What you will do: When you reply, transcribe every line of the data below exactly.

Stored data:

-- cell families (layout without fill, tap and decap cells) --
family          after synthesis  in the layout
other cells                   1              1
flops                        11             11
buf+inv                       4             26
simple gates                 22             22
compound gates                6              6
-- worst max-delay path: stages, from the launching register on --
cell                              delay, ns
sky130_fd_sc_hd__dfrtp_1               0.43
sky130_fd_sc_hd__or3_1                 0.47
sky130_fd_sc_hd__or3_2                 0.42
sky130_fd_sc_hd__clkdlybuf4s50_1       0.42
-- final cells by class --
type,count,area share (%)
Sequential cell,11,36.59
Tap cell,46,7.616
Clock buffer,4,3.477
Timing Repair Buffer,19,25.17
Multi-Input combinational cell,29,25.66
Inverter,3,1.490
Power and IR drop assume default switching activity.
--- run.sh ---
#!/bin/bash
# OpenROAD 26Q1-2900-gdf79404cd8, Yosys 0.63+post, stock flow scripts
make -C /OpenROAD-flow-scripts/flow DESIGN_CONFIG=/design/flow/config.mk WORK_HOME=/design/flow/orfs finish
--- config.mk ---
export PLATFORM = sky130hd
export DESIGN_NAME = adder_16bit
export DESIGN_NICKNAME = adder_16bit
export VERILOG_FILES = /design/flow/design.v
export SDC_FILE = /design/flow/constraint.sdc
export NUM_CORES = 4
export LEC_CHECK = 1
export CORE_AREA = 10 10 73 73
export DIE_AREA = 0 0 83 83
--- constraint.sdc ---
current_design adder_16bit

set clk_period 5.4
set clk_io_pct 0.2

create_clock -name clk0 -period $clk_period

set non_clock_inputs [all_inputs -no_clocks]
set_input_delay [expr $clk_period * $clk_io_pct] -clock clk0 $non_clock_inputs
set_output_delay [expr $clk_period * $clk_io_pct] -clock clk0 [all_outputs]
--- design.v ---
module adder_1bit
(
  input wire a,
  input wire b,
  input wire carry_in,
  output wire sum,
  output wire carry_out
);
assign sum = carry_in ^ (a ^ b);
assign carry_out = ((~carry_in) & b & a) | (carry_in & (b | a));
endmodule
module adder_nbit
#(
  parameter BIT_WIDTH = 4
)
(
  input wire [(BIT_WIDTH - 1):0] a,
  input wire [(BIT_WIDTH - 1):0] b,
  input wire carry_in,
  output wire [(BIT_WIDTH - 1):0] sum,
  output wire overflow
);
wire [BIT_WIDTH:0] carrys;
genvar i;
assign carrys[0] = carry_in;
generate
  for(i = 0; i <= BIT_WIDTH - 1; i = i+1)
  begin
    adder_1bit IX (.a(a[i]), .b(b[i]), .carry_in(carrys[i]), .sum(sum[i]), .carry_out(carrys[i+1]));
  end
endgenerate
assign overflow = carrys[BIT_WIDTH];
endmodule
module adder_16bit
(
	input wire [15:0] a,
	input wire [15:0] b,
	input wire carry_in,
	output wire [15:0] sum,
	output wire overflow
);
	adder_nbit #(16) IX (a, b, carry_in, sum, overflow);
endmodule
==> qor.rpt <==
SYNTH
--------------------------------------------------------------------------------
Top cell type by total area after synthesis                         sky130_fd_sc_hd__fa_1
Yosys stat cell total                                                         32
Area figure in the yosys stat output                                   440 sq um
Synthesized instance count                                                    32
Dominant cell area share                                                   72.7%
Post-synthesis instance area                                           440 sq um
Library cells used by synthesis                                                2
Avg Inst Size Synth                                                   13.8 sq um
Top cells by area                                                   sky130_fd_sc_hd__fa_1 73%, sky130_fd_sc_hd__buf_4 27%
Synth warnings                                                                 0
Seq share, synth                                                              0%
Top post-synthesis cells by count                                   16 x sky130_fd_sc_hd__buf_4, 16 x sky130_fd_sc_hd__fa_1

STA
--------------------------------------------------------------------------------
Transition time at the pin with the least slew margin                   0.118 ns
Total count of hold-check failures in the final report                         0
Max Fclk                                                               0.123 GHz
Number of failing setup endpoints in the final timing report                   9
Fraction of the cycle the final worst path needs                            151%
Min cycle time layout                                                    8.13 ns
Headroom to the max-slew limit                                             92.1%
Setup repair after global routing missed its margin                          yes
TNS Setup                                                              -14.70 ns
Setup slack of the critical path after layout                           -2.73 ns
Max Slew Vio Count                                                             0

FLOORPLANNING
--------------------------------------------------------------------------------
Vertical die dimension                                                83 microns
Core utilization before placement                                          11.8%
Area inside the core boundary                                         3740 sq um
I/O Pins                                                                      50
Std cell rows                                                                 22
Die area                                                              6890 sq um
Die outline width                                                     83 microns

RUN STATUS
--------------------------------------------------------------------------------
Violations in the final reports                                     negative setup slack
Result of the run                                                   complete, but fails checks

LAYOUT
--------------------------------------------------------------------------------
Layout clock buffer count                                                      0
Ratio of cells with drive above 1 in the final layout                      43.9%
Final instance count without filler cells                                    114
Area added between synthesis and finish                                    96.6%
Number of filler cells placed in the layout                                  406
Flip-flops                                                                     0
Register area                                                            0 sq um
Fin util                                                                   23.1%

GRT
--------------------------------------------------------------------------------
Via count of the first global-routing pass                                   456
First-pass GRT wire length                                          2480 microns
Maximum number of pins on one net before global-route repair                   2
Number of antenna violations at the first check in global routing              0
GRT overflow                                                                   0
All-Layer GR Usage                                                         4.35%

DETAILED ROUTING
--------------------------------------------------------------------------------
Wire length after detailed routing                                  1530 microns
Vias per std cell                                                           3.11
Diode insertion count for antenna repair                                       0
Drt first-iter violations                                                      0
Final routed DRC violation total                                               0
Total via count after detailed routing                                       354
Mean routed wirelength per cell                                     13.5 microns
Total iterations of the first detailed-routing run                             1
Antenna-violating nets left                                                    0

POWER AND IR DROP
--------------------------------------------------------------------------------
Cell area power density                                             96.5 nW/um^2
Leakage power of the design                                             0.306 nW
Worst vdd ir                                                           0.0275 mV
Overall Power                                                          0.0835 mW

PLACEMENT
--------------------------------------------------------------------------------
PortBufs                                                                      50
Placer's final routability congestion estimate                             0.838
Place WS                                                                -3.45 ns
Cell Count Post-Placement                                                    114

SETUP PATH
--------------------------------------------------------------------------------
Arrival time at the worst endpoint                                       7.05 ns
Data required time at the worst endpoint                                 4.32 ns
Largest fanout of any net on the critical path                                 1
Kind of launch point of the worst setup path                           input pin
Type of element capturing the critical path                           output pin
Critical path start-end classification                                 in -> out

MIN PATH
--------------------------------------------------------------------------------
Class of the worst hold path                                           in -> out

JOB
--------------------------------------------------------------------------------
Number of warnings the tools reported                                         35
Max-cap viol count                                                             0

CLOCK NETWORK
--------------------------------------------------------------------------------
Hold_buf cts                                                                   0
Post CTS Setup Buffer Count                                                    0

Expected answer:
-- cell families (layout without fill, tap and decap cells) --
family          after synthesis  in the layout
other cells                   1              1
flops                        11             11
buf+inv                       4             26
simple gates                 22             22
compound gates                6              6
-- worst max-delay path: stages, from the launching register on --
cell                              delay, ns
sky130_fd_sc_hd__dfrtp_1               0.43
sky130_fd_sc_hd__or3_1                 0.47
sky130_fd_sc_hd__or3_2                 0.42
sky130_fd_sc_hd__clkdlybuf4s50_1       0.42
-- final cells by class --
type,count,area share (%)
Sequential cell,11,36.59
Tap cell,46,7.616
Clock buffer,4,3.477
Timing Repair Buffer,19,25.17
Multi-Input combinational cell,29,25.66
Inverter,3,1.490
Power and IR drop assume default switching activity.
--- run.sh ---
#!/bin/bash
# OpenROAD 26Q1-2900-gdf79404cd8, Yosys 0.63+post, stock flow scripts
make -C /OpenROAD-flow-scripts/flow DESIGN_CONFIG=/design/flow/config.mk WORK_HOME=/design/flow/orfs finish
--- config.mk ---
export PLATFORM = sky130hd
export DESIGN_NAME = adder_16bit
export DESIGN_NICKNAME = adder_16bit
export VERILOG_FILES = /design/flow/design.v
export SDC_FILE = /design/flow/constraint.sdc
export NUM_CORES = 4
export LEC_CHECK = 1
export CORE_AREA = 10 10 73 73
export DIE_AREA = 0 0 83 83
--- constraint.sdc ---
current_design adder_16bit

set clk_period 5.4
set clk_io_pct 0.2

create_clock -name clk0 -period $clk_period

set non_clock_inputs [all_inputs -no_clocks]
set_input_delay [expr $clk_period * $clk_io_pct] -clock clk0 $non_clock_inputs
set_output_delay [expr $clk_period * $clk_io_pct] -clock clk0 [all_outputs]
--- design.v ---
module adder_1bit
(
  input wire a,
  input wire b,
  input wire carry_in,
  output wire sum,
  output wire carry_out
);
assign sum = carry_in ^ (a ^ b);
assign carry_out = ((~carry_in) & b & a) | (carry_in & (b | a));
endmodule
module adder_nbit
#(
  parameter BIT_WIDTH = 4
)
(
  input wire [(BIT_WIDTH - 1):0] a,
  input wire [(BIT_WIDTH - 1):0] b,
  input wire carry_in,
  output wire [(BIT_WIDTH - 1):0] sum,
  output wire overflow
);
wire [BIT_WIDTH:0] carrys;
genvar i;
assign carrys[0] = carry_in;
generate
  for(i = 0; i <= BIT_WIDTH - 1; i = i+1)
  begin
    adder_1bit IX (.a(a[i]), .b(b[i]), .carry_in(carrys[i]), .sum(sum[i]), .carry_out(carrys[i+1]));
  end
endgenerate
assign overflow = carrys[BIT_WIDTH];
endmodule
module adder_16bit
(
	input wire [15:0] a,
	input wire [15:0] b,
	input wire carry_in,
	output wire [15:0] sum,
	output wire overflow
);
	adder_nbit #(16) IX (a, b, carry_in, sum, overflow);
endmodule
==> qor.rpt <==
SYNTH
--------------------------------------------------------------------------------
Top cell type by total area after synthesis                         sky130_fd_sc_hd__fa_1
Yosys stat cell total                                                         32
Area figure in the yosys stat output                                   440 sq um
Synthesized instance count                                                    32
Dominant cell area share                                                   72.7%
Post-synthesis instance area                                           440 sq um
Library cells used by synthesis                                                2
Avg Inst Size Synth                                                   13.8 sq um
Top cells by area                                                   sky130_fd_sc_hd__fa_1 73%, sky130_fd_sc_hd__buf_4 27%
Synth warnings                                                                 0
Seq share, synth                                                              0%
Top post-synthesis cells by count                                   16 x sky130_fd_sc_hd__buf_4, 16 x sky130_fd_sc_hd__fa_1

STA
--------------------------------------------------------------------------------
Transition time at the pin with the least slew margin                   0.118 ns
Total count of hold-check failures in the final report                         0
Max Fclk                                                               0.123 GHz
Number of failing setup endpoints in the final timing report                   9
Fraction of the cycle the final worst path needs                            151%
Min cycle time layout                                                    8.13 ns
Headroom to the max-slew limit                                             92.1%
Setup repair after global routing missed its margin                          yes
TNS Setup                                                              -14.70 ns
Setup slack of the critical path after layout                           -2.73 ns
Max Slew Vio Count                                                             0

FLOORPLANNING
--------------------------------------------------------------------------------
Vertical die dimension                                                83 microns
Core utilization before placement                                          11.8%
Area inside the core boundary                                         3740 sq um
I/O Pins                                                                      50
Std cell rows                                                                 22
Die area                                                              6890 sq um
Die outline width                                                     83 microns

RUN STATUS
--------------------------------------------------------------------------------
Violations in the final reports                                     negative setup slack
Result of the run                                                   complete, but fails checks

LAYOUT
--------------------------------------------------------------------------------
Layout clock buffer count                                                      0
Ratio of cells with drive above 1 in the final layout                      43.9%
Final instance count without filler cells                                    114
Area added between synthesis and finish                                    96.6%
Number of filler cells placed in the layout                                  406
Flip-flops                                                                     0
Register area                                                            0 sq um
Fin util                                                                   23.1%

GRT
--------------------------------------------------------------------------------
Via count of the first global-routing pass                                   456
First-pass GRT wire length                                          2480 microns
Maximum number of pins on one net before global-route repair                   2
Number of antenna violations at the first check in global routing              0
GRT overflow                                                                   0
All-Layer GR Usage                                                         4.35%

DETAILED ROUTING
--------------------------------------------------------------------------------
Wire length after detailed routing                                  1530 microns
Vias per std cell                                                           3.11
Diode insertion count for antenna repair                                       0
Drt first-iter violations                                                      0
Final routed DRC violation total                                               0
Total via count after detailed routing                                       354
Mean routed wirelength per cell                                     13.5 microns
Total iterations of the first detailed-routing run                             1
Antenna-violating nets left                                                    0

POWER AND IR DROP
--------------------------------------------------------------------------------
Cell area power density                                             96.5 nW/um^2
Leakage power of the design                                             0.306 nW
Worst vdd ir                                                           0.0275 mV
Overall Power                                                          0.0835 mW

PLACEMENT
--------------------------------------------------------------------------------
PortBufs                                                                      50
Placer's final routability congestion estimate                             0.838
Place WS                                                                -3.45 ns
Cell Count Post-Placement                                                    114

SETUP PATH
--------------------------------------------------------------------------------
Arrival time at the worst endpoint                                       7.05 ns
Data required time at the worst endpoint                                 4.32 ns
Largest fanout of any net on the critical path                                 1
Kind of launch point of the worst setup path                           input pin
Type of element capturing the critical path                           output pin
Critical path start-end classification                                 in -> out

MIN PATH
--------------------------------------------------------------------------------
Class of the worst hold path                                           in -> out

JOB
--------------------------------------------------------------------------------
Number of warnings the tools reported                                         35
Max-cap viol count                                                             0

CLOCK NETWORK
--------------------------------------------------------------------------------
Hold_buf cts                                                                   0
Post CTS Setup Buffer Count                                                    0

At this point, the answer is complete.